#### Aim of the exercise:
Your answer must be the exact lines from the one holding "after floorplan: 3.33 / 0.486 / 0" through the final line of the records below, both included, and nothing more.

[Collected data]

<file path="src/rtl/studio2_pkg.sv">
// Shared constants, scan-code tables and key lookup type for the Studio II keypad model.
// Pad 1 and pad 2 each have ten keys; key k of a pad is the k-th entry of its scan-code table.
package studio2_pkg;

    localparam int KEYPAD_KEYS = 10;
    localparam int TOTAL_KEYS  = 2 * KEYPAD_KEYS;

    localparam logic [3:0] KEY_SEL_NONE = 4'hF;
    localparam logic [2:0] OUT_N_KEYSEL = 3'd2;

    localparam logic [7:0] PAD1_CODES [KEYPAD_KEYS] = '{
        8'h45, 8'h16, 8'h1E, 8'h26, 8'h25, 8'h2E, 8'h36, 8'h3D, 8'h3E, 8'h46
    };

    localparam logic [7:0] PAD2_CODES [KEYPAD_KEYS] = '{
        8'h70, 8'h69, 8'h72, 8'h7A, 8'h6B, 8'h73, 8'h74, 8'h6C, 8'h75, 8'h7D
    };

    typedef struct packed {
        logic       valid;
        logic       pad;
        logic [3:0] idx;
    } key_lookup_t;

    // One-hot mask of the key addressed by the select latch; 10..15 select nothing.
    function automatic logic [KEYPAD_KEYS-1:0] key_sel_mask(input logic [3:0] sel);
        logic [KEYPAD_KEYS-1:0] mask;
        mask = '0;
        for (int i = 0; i < KEYPAD_KEYS; i++) begin
            if (sel == 4'(i)) begin
                mask[i] = 1'b1;
            end
        end
        return mask;
    endfunction

endpackage

</file>
<file path="src/rtl/studio2_keypad_if.sv">
// Keypad-side signal bundle: PS/2 event word and CPU OUT bus in, EF flags and key state out.
// master drives the PS/2/CPU side; slave is the keypad block.
interface studio2_keypad_if;
    import studio2_pkg::*;

    logic [10:0]            ps2_key;
    logic                   io_out;
    logic [2:0]             io_n;
    logic [7:0]             io_dout;
    logic                   ef3_n;
    logic                   ef4_n;
    logic [3:0]             key_sel;
    logic [KEYPAD_KEYS-1:0] keys1;
    logic [KEYPAD_KEYS-1:0] keys2;

    modport master (
        output ps2_key, io_out, io_n, io_dout,
        input  ef3_n, ef4_n, key_sel, keys1, keys2
    );

    modport slave (
        input  ps2_key, io_out, io_n, io_dout,
        output ef3_n, ef4_n, key_sel, keys1, keys2
    );

endinterface

</file>
<file path="src/rtl/studio2_ps2_keymap.sv">
// Combinational PS/2 set-2 scan code to keypad key translation.
// Extended codes never map, so E0-prefixed keys sharing a base code are ignored.
module studio2_ps2_keymap
    import studio2_pkg::*;
(
    input  logic [7:0]  scan_code,
    input  logic        extended,
    output key_lookup_t lookup
);

    logic [KEYPAD_KEYS-1:0] hit1;
    logic [KEYPAD_KEYS-1:0] hit2;

    generate
        for (genvar gi = 0; gi < KEYPAD_KEYS; gi++) begin : g_cmp
            assign hit1[gi] = (scan_code == PAD1_CODES[gi]);
            assign hit2[gi] = (scan_code == PAD2_CODES[gi]);
        end
    endgenerate

    // Table entries are unique, so at most one hit bit is ever set.
    always_comb begin
        lookup = '0;
        if (!extended) begin
            for (int i = 0; i < KEYPAD_KEYS; i++) begin
                if (hit1[i]) begin
                    lookup.valid = 1'b1;
                    lookup.pad   = 1'b0;
                    lookup.idx   = 4'(i);
                end
                if (hit2[i]) begin
                    lookup.valid = 1'b1;
                    lookup.pad   = 1'b1;
                    lookup.idx   = 4'(i);
                end
            end
        end
    end

endmodule

</file>
<file path="src/rtl/studio2_keypad.sv">
// RCA Studio II twin keypads: PS/2 make/break tracking with a minimum-press stretch,
// the OUT 2 key-select latch and the active-low EF3/EF4 flags seen by the CDP1802.
module studio2_keypad
    import studio2_pkg::*;
#(
    parameter int                   STRETCH_W = 16,
    parameter logic [STRETCH_W-1:0] STRETCH   = STRETCH_W'(40000)
) (
    input  logic             clk_sys,
    input  logic             reset,
    studio2_keypad_if.slave  kp
);

    logic                   toggle_reg;
    logic                   primed_reg;
    logic                   ps2_event;
    key_lookup_t            lookup;
    logic [TOTAL_KEYS-1:0]  key_bits;
    logic [3:0]             key_sel_reg;
    logic [KEYPAD_KEYS-1:0] sel_mask;
    logic                   ef3_n_reg;
    logic                   ef4_n_reg;
    logic                   latch_wr;
    logic                   unused_dout_hi;

    // The first clock after reset only learns the toggle level, so a stale toggle is not an event.
    always_ff @(posedge clk_sys or posedge reset) begin
        if (reset) begin
            toggle_reg <= 1'b0;
            primed_reg <= 1'b0;
        end else begin
            toggle_reg <= kp.ps2_key[10];
            primed_reg <= 1'b1;
        end
    end

    assign ps2_event = primed_reg && (kp.ps2_key[10] != toggle_reg);

    studio2_ps2_keymap u_keymap (
        .scan_code (kp.ps2_key[7:0]),
        .extended  (kp.ps2_key[8]),
        .lookup    (lookup)
    );

    // Slice gi: pad 1 keys 0..9 occupy gi 0..9, pad 2 keys occupy gi 10..19.
    generate
        for (genvar gi = 0; gi < TOTAL_KEYS; gi++) begin : g_key
            localparam logic       PAD = (gi >= KEYPAD_KEYS);
            localparam logic [3:0] IDX = 4'(gi % KEYPAD_KEYS);

            logic                 hit;
            logic                 make_ev;
            logic                 break_ev;
            logic [STRETCH_W-1:0] cnt_reg;
            logic                 pend_reg;
            logic                 bit_reg;

            assign hit      = ps2_event && lookup.valid && (lookup.pad == PAD) && (lookup.idx == IDX);
            assign make_ev  = hit && kp.ps2_key[9];
            assign break_ev = hit && !kp.ps2_key[9];

            // A make outranks a same-cycle expiry; a break during the stretch is deferred.
            always_ff @(posedge clk_sys or posedge reset) begin
                if (reset) begin
                    cnt_reg  <= '0;
                    pend_reg <= 1'b0;
                    bit_reg  <= 1'b0;
                end else if (make_ev) begin
                    cnt_reg  <= STRETCH;
                    pend_reg <= 1'b0;
                    bit_reg  <= 1'b1;
                end else begin
                    if (cnt_reg != '0) begin
                        cnt_reg <= cnt_reg - STRETCH_W'(1);
                    end
                    if (break_ev) begin
                        if (cnt_reg == '0) begin
                            bit_reg  <= 1'b0;
                            pend_reg <= 1'b0;
                        end else begin
                            pend_reg <= 1'b1;
                        end
                    end else if (pend_reg && (cnt_reg == '0)) begin
                        bit_reg  <= 1'b0;
                        pend_reg <= 1'b0;
                    end
                end
            end

            assign key_bits[gi] = bit_reg;
        end
    endgenerate

    assign latch_wr = kp.io_out && (kp.io_n == OUT_N_KEYSEL);

    always_ff @(posedge clk_sys or posedge reset) begin
        if (reset) begin
            key_sel_reg <= KEY_SEL_NONE;
        end else if (latch_wr) begin
            key_sel_reg <= kp.io_dout[3:0];
        end
    end

    assign sel_mask = key_sel_mask(key_sel_reg);

    // Flags lag the key bitmap and select latch by one clock.
    always_ff @(posedge clk_sys or posedge reset) begin
        if (reset) begin
            ef3_n_reg <= 1'b1;
            ef4_n_reg <= 1'b1;
        end else begin
            ef3_n_reg <= ~|(key_bits[KEYPAD_KEYS-1:0] & sel_mask);
            ef4_n_reg <= ~|(key_bits[TOTAL_KEYS-1:KEYPAD_KEYS] & sel_mask);
        end
    end

    assign unused_dout_hi = ^kp.io_dout[7:4];

    assign kp.ef3_n   = ef3_n_reg;
    assign kp.ef4_n   = ef4_n_reg;
    assign kp.key_sel = key_sel_reg;
    assign kp.keys1   = key_bits[KEYPAD_KEYS-1:0];
    assign kp.keys2   = key_bits[TOTAL_KEYS-1:KEYPAD_KEYS];

endmodule

</file>
<file path="src/flat_wrapper.sv">
// flat-port wrapper written by rule: the top's interface ports become plain ports
module studio2_keypad_flat import studio2_pkg::*;
#(
    parameter int                   STRETCH_W = 16,
    parameter logic [STRETCH_W-1:0] STRETCH   = STRETCH_W'(40000)
)
  (clk_sys, reset, kp_ps2_key, kp_io_out, kp_io_n, kp_io_dout, kp_ef3_n, kp_ef4_n, kp_key_sel, kp_keys1, kp_keys2);
  studio2_keypad_if kp_i ();
  input  logic clk_sys;
  input  logic reset;
  input wire logic [$bits(kp_i.ps2_key)-1:0] kp_ps2_key;
  input wire logic [$bits(kp_i.io_out)-1:0] kp_io_out;
  input wire logic [$bits(kp_i.io_n)-1:0] kp_io_n;
  input wire logic [$bits(kp_i.io_dout)-1:0] kp_io_dout;
  output wire logic [$bits(kp_i.ef3_n)-1:0] kp_ef3_n;
  output wire logic [$bits(kp_i.ef4_n)-1:0] kp_ef4_n;
  output wire logic [$bits(kp_i.key_sel)-1:0] kp_key_sel;
  output wire logic [$bits(kp_i.keys1)-1:0] kp_keys1;
  output wire logic [$bits(kp_i.keys2)-1:0] kp_keys2;
  assign kp_i.ps2_key = kp_ps2_key;
  assign kp_i.io_out = kp_io_out;
  assign kp_i.io_n = kp_io_n;
  assign kp_i.io_dout = kp_io_dout;
  assign kp_ef3_n = kp_i.ef3_n;
  assign kp_ef4_n = kp_i.ef4_n;
  assign kp_key_sel = kp_i.key_sel;
  assign kp_keys1 = kp_i.keys1;
  assign kp_keys2 = kp_i.keys2;
  studio2_keypad #(.STRETCH_W(STRETCH_W), .STRETCH(STRETCH)) u_core (.clk_sys(clk_sys), .reset(reset), .kp(kp_i));
endmodule
</file>
<file path="config.mk">
export PLATFORM = sky130hd
export DESIGN_NAME = studio2_keypad_flat
export DESIGN_NICKNAME = d
export VERILOG_FILES = /design/src/rtl/studio2_pkg.sv /design/src/rtl/studio2_keypad_if.sv /design/src/rtl/studio2_ps2_keymap.sv /design/src/rtl/studio2_keypad.sv /design/src/flat_wrapper.sv
export SDC_FILE = /design/constraint.sdc
export NUM_CORES = 1
export LEC_CHECK = 0
export ABC_CLOCK_PERIOD_IN_PS = 12700
export CELL_PAD_IN_SITES_DETAIL_PLACEMENT = 2
export CELL_PAD_IN_SITES_GLOBAL_PLACEMENT = 2
export CORE_AREA = 2 2 249 251
export DETAILED_ROUTE_END_ITERATION = 12
export DIE_AREA = 0 0 251 253
export PLACE_DENSITY = 0.79
export SKIP_CTS_REPAIR_TIMING = 1
export SYNTH_ARGS = -nofsm -noshare
export SYNTH_HDL_FRONTEND = slang
export SYNTH_HIERARCHICAL = 1
export SYNTH_SLANG_ARGS = --single-unit
</file>
<file path="constraint.sdc">
create_clock -name clk_sys -period 12.7 [get_ports clk_sys]
set_clock_uncertainty 0.15 [all_clocks]
set_input_delay 1.27 -clock clk_sys [delete_from_list [all_inputs] [get_ports clk_sys]]
set_output_delay 1.27 -clock clk_sys [all_outputs]
set_load 0.02 [all_outputs]
</file>
==> flow_summary.json, run 1 <==
{
  "status": "finished, final reports clean",
  "critical-path-max-stage-delay_ns": 0.92,
  "worstSetupStartpointType": "input pin",
  "drive_gt1_share_pct": 7.452,
  "critPathSlowestCell": "nor4bb_1",
  "yosysWarnings": 6,
  "die_w_um": 251,
  "max_slew_margin_pct": 21.09,
  "cts_sinks": 368,
  "final_cells": 3098,
  "grt_pass1_vias": 20570,
  "via_count": 18590,
  "dp_cells": 3012,
  "hold_path.class": "reg2reg",
  "area_delta_synth_final_pct": 12.62,
  "clock_path_buffers": 3,
  "antenna_found_initial": 1,
  "period_minus_slack_ns": 5.391,
  "postRouteAntennaNets": 0,
  "grt_overflow": 0,
  "syn_avg_cell_area_um2": 9.245,
  "drt-pass1-iter-count": 4,
  "num-fill-cells": 6585,
  "cap_viol_max_count": 0,
  "synth.distinct_cells": 82,
  "placementRows": 91,
  "port-buffer-count": 46,
  "io_pins": 51,
  "h-tree-depth": 2,
  "dieHeight_um": 253,
  "fmax_ghz": 0.1855,
  "track_usage_pct": 20.67,
  "ys_seq_elements": 368,
  "grt_start_max_net_pins": 94,
  "synth.most_common_cell": "dfrtp_1",
  "synthCells": 2279,
  "ys_async_sr_fraction_pct": 100.0,
  "clk_latency_ns": 0.58,
  "max-vdd-ir-drop_mv": 0.09116,
  "ys_seq_area_share_pct": 43.74,
  "coreArea_um2": 61030,
  "wl_um": 65060,
  "synthTopCellsByArea": "dfrtp_1, mux2i_1, nand2_1",
  "drtIter0Drc": 909,
  "synth_edf_count": 0,
  "drv_slew": 0,
  "cts_tree": "built",
  "end_kind": "flop",
  "cp.required_ns": 13.05,
  "synth_flop_cell": "dfrtp_1",
  "clk_pin_slew_ns": 0.06,
  "diodes": 0,
  "routabilityCongestion": 0.8026,
  "yosys.area.top_type_share_pct": 43.00,
  "start_util_pct": 34.52,
  "final-seq-area_um2": 9216,
  "p_per_area_nw_per_um2": 126.5,
  "fin_tns_setup_ns": 0,
  "hold_viol": 0,
  "setup_viol": 0,
  "post-route-drc-count": 0,
  "mappedNetlistNets": 2324,
  "synth_commonest_cells": "dfrtp_1, nand2_1, a21oi_1",
  "syn_area_um2": 21070,
  "fin_crit_sh_pct": 42.45,
  "arrival_ns": 5.74,
  "hpwl_um": 44400,
  "final_nets": 2315,
  "die_area_um2": 63500,
  "worst_pin_slew_ns": 1.173,
  "root_buffer": "clkbuf_16",
  "largest_reg_flops": 320,
  "rsz0062_at_grt": "no",
  "yosys.area.top_type": "dfrtp_1",
  "p_leak_nw": 9.003,
  "timing_worst_setup_path_type": "in2reg",
  "numCtsBuffers": 46,
  "multi_input_area_um2": 11050,
  "wire_per_inst_um": 21.00,
  "cp_max_fo": 20,
  "vias_per_cell": 5.999,
  "grt_pass1_wl_um": 108900,
  "cp_cell_sequence": "clkdlybuf4s50_1, or3b_1, a2111oi_0, nor2_1, a31oi_1, buf_4, nor4bb_1, nand3_1, and2_1, mux2i_1"
}
routing by layer:
metal / track usage, % / up-vias / routed length [um]
met5: 0 / - / 0
met4: 6.259 / 0 / 1540
met3: 2.745 / 94 / 1829
met2: 37.09 / 207 / 33000
met1: 25.80 / 9625 / 28690
li1: - / 8659 / -
area by class of cell:
cell class | instances | area share (%)
tap | 790 | 4.166
sequential | 368 | 38.84
inverter | 63 | 1.028
multi-input combinational | 1719 | 46.57
timing repair buffer | 72 | 2.763
clock buffer | 70 | 5.922
clock inverter | 16 | 0.7119
per-stage QoR:
step	hold WS [ns]	worst slack (ns)	util, %	cell area [um^2]	power [mW]
floorplan	0.3072	1.073	-	21070	1.546
global placement	0.3296	6.983	36.30	22150	1.627
detailed placement	0.3352	6.763	36.30	22150	1.661
CTS	0.3563	7.311	38.88	23730	3.048
global route	0.3842	6.986	38.88	23730	3.140
finish	0.3615	7.309	38.88	23730	3.001
placed cells by master (no fill, tap or decap), types with 9 or more instances in the layout:
master / netlist / routed
clkbuf_8: 0 / 10
or4_1: 85 / 85
o31ai_1: 63 / 63
or3_1: 51 / 51
nand3b_1: 17 / 17
inv_1: 63 / 62
a211oi_1: 44 / 44
a2111o_1: 12 / 12
clkbuf_1: 85 / 11
nor4_1: 80 / 79
a211o_1: 29 / 29
o41ai_1: 15 / 15
o21ai_0: 93 / 93
nand2b_1: 99 / 99
nand2_1: 195 / 195
a2111oi_0: 21 / 21
xnor2_1: 10 / 10
and2_1: 13 / 13
mux2i_1: 95 / 95
nand4_1: 37 / 37
nor4_2: 10 / 11
a31oi_1: 28 / 28
a21oi_1: 132 / 132
and3_1: 40 / 40
and4_1: 11 / 11
nor2b_1: 15 / 15
clkbuf_16: 0 / 49
clkdlybuf4s50_1: 0 / 46
nand4b_1: 12 / 12
o211ai_1: 27 / 27
or2_2: 13 / 13
nor3b_1: 9 / 9
nor3_1: 109 / 109
ha_1: 20 / 20
buf_4: 21 / 26
nor2_1: 109 / 109
dfrtp_1: 362 / 362
nand3_1: 98 / 98
path summary, 6_finish.rpt:
path                                                   from                     endpoint  slack [ns]  cells past startpoint
worst max-delay path                          kp_ps2_key[4]  u_core/g_key[3].cnt_reg[10]        7.31                     10
worst min-delay path            u_core/g_key[12].cnt_reg[6]  u_core/g_key[12].cnt_reg[6]        0.36                      2
worst max register to register  u_core/g_key[14].cnt_reg[0]  u_core/g_key[14].cnt_reg[3]        9.92                      6
worst min register to register  u_core/g_key[12].cnt_reg[6]  u_core/g_key[12].cnt_reg[6]        0.36                      2
max in group asynchronous                             reset  u_core/g_key[0].cnt_reg[11]        9.04                      4
min in group asynchronous                             reset  u_core/g_key[18].cnt_reg[9]        1.05                      2
logic make-up after synthesis:
family / count (synthesis) / synth area share, %
and+or+nand+nor: 1050 / 28.26
AOI/OAI and AO/OA: 529 / 17.26
DFF: 368 / 43.74
buffers and inverters: 192 / 3.931
muxes: 102 / 4.887
adders and majority gates: 20 / 1.188
xor gates and xnor gates: 17 / 0.7067
other: 1 / 0.01780
power breakdown:
group          internal [mW]  total, mW  switching, mW  leakage (nW)
registers               1.26       1.37          0.114          4.13
logic                  0.116      0.275          0.160          4.10
clock network          0.824       1.36          0.533         0.767
total                   2.19       3.00          0.806          9.00
worst max-delay path: cells and delay by family:
| kind | cells | cell delay (ns) |
|---|---|---|
| mux | 1 | 0.13 |
| simple gates | 5 | 2.61 |
| compound gates | 2 | 0.77 |
| buf+inv | 2 | 0.94 |
Power figures use the tool's default switching activity.
==> run 2: changes to the inputs <==
- ABC_CLOCK_PERIOD_IN_PS: 12700 -> 5150
- clock period: 12.7 -> 5.15 ns (I/O delays scaled with it)
==> flow_summary.json, run 2 (synthesis results as in run 1) <==
{
  "diodes": 0,
  "critPathSlowestCell": "nor4b_1",
  "timing_worst_setup_path_type": "in2reg",
  "final_nets": 2323,
  "seqPwrFrac_pct": 45.4,
  "die_w_um": 251,
  "switching_power_mw": 1.995,
  "fmax_ghz": 0.2286,
  "rsz0062_at_grt": "no",
  "hold_viol": 0,
  "p_per_area_nw_per_um2": 313.4,
  "critical-path-max-stage-delay_ns": 0.86,
  "drive_gt1_share_pct": 7.606,
  "hold_path.class": "in2async",
  "hpwl_um": 43780,
  "grt_pass1_wl_um": 108700,
  "die_area_um2": 63500,
  "layout_common_cells": "dfrtp_1, nand2_1, a21oi_1",
  "wire_per_inst_um": 20.92,
  "cp.required_ns": 5.50,
  "post-route-drc-count": 0,
  "cts_tree": "built",
  "placementRows": 91,
  "cp_cell_sequence": "clkdlybuf4s50_1, buf_4, or4b_1, a211oi_1, o21a_1, a211oi_2, buf_4, nor4b_1, nand3_1, and2_0, mux2i_1",
  "max_slew_margin_pct": 19.07,
  "vias_per_cell": 6.036,
  "num-fill-cells": 6612,
  "via_count": 18740,
  "p_int_mw": 5.467,
  "fin_crit_sh_pct": 84.93,
  "drt-pass1-iter-count": 5,
  "h-tree-depth": 2,
  "postRouteAntennaNets": 0,
  "post-route-util_pct": 39.02,
  "clk_latency_ns": 0.59,
  "status": "finished, final reports clean",
  "wl_um": 64930,
  "grt_overflow": 0,
  "numCtsBuffers": 47,
  "io_pins": 51,
  "start_util_pct": 34.52,
  "grt_pass1_vias": 20400,
  "grt_start_max_net_pins": 159,
  "finalPower_mw": 7.462,
  "final_common_cell": "dfrtp_1",
  "p_sw_share_pct": 26.74,
  "cts_sinks": 368,
  "end_kind": "flop",
  "final-seq-area_um2": 9216,
  "max-vdd-ir-drop_mv": 0.1907,
  "cap_viol_max_count": 0,
  "path_common_cell": "buf_4",
  "clock_path_buffers": 3,
  "regToRegSetupSlack_ns": 2.38,
  "period_minus_slack_ns": 4.374,
  "dieHeight_um": 253,
  "worst_pin_slew_ns": 1.205,
  "p_comb_share_pct": 9.1,
  "area_delta_synth_final_pct": 13.01,
  "setup_viol": 0,
  "p_leak_nw": 9.063,
  "routabilityCongestion": 0.7943,
  "arrival_ns": 4.73,
  "coreArea_um2": 61030,
  "cp_max_fo": 16,
  "largest_reg_flops": 320,
  "clockPowerShare_pct": 45.6,
  "port-buffer-count": 46,
  "multi_input_area_um2": 11040,
  "worstSetupStartpointType": "input pin",
  "clk_pin_slew_ns": 0.06,
  "drtIter0Drc": 894,
  "antenna_found_initial": 1,
  "track_usage_pct": 20.60,
  "root_buffer": "clkbuf_16",
  "drv_slew": 0
}
-- run 2: cell count changes in the layout (fill, tap and decap cells not counted), moves of 2 or more --
cell and change:
buf_12 +2, buf_4 +5, clkbuf_8 +4, clkinvlp_4 -3
-- run 2: cell type report --
type                       count  share of cell area (%)
clock buffer                  75                   6.148
clock inverter                10                  0.5255
inverter                      63                   1.009
multi-input combinational   1719                   46.38
sequential                   368                   38.71
tap                          790                   4.151
timing repair buffer          79                   3.079
-- run 2: path summary, 6_finish.rpt --
check,depth (start not counted),end,startpoint
worst max-delay path,11,u_core/g_key[11].cnt_reg[10],kp_ps2_key[3]
min in group clk_sys,2,u_core/g_key[12].cnt_reg[6],u_core/g_key[12].cnt_reg[6]
worst min-delay path,2,u_core/g_key[15].cnt_reg[2],reset
worst min register to register,2,u_core/g_key[12].cnt_reg[6],u_core/g_key[12].cnt_reg[6]
worst max register to register,6,u_core/g_key[13].cnt_reg[7],u_core/g_key[13].cnt_reg[0]
max in group asynchronous,3,u_core/g_key[4].cnt_reg[14],reset
-- run 2: metrics by stage --
| step | area (um^2) | setup WS (ns) | instances | hold slack (ns) | setup TNS (ns) |
|---|---|---|---|---|---|
| CTS | 23810 | 0.7987 | 3104 | 0.1263 | 0 |
| global placement | 22220 | 0.5389 | 3019 | 0.3247 | 0 |
| finish | 23810 | 0.7761 | 3104 | 0.1451 | 0 |
| detailed placement | 22220 | 0.3409 | 3019 | 0.3324 | 0 |
| global route | 23810 | 0.3783 | 3104 | 0.1503 | 0 |
| floorplan | 21070 | -0.4483 | 2279 | 0.3072 | -162.28 |
-- run 2: layer usage --
| metal | wire length [um] | share of wire, % | global-route usage [%] | vias to the layer above |
|---|---|---|---|---|
| li1 | - | - | - | 8670 |
| met1 | 29070 | 45 | 26.26 | 9761 |
| met2 | 32090 | 49 | 35.99 | 216 |
| met3 | 2360 | 3.6 | 3.454 | 88 |
| met4 | 1404 | 2.2 | 5.714 | 0 |
| met5 | 0 | 0 | 0 | - |
-- run 2: critical path: cells and delay by family --
| family | cells | cell delay, ns |
|---|---|---|
| multiplexers | 1 | 0.12 |
| AO/OA/AOI/OAI | 3 | 0.53 |
| buffers and inverters | 3 | 1.03 |
| AND/OR/NAND/NOR | 4 | 2.54 |
-- run 2: power by group through the flow --
stage / Sequential (mW) / Combinational (mW) / Clock, mW
after floorplan: 3.33 / 0.486 / 0
after global placement: 3.39 / 0.618 / 0
after detailed placement: 3.42 / 0.671 / 0
after CTS: 3.38 / 0.687 / 3.51
after global routing: 3.42 / 0.762 / 3.62
final: 3.38 / 0.676 / 3.40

#### Task answer:
after floorplan: 3.33 / 0.486 / 0
after global placement: 3.39 / 0.618 / 0
after detailed placement: 3.42 / 0.671 / 0
after CTS: 3.38 / 0.687 / 3.51
after global routing: 3.42 / 0.762 / 3.62
final: 3.38 / 0.676 / 3.40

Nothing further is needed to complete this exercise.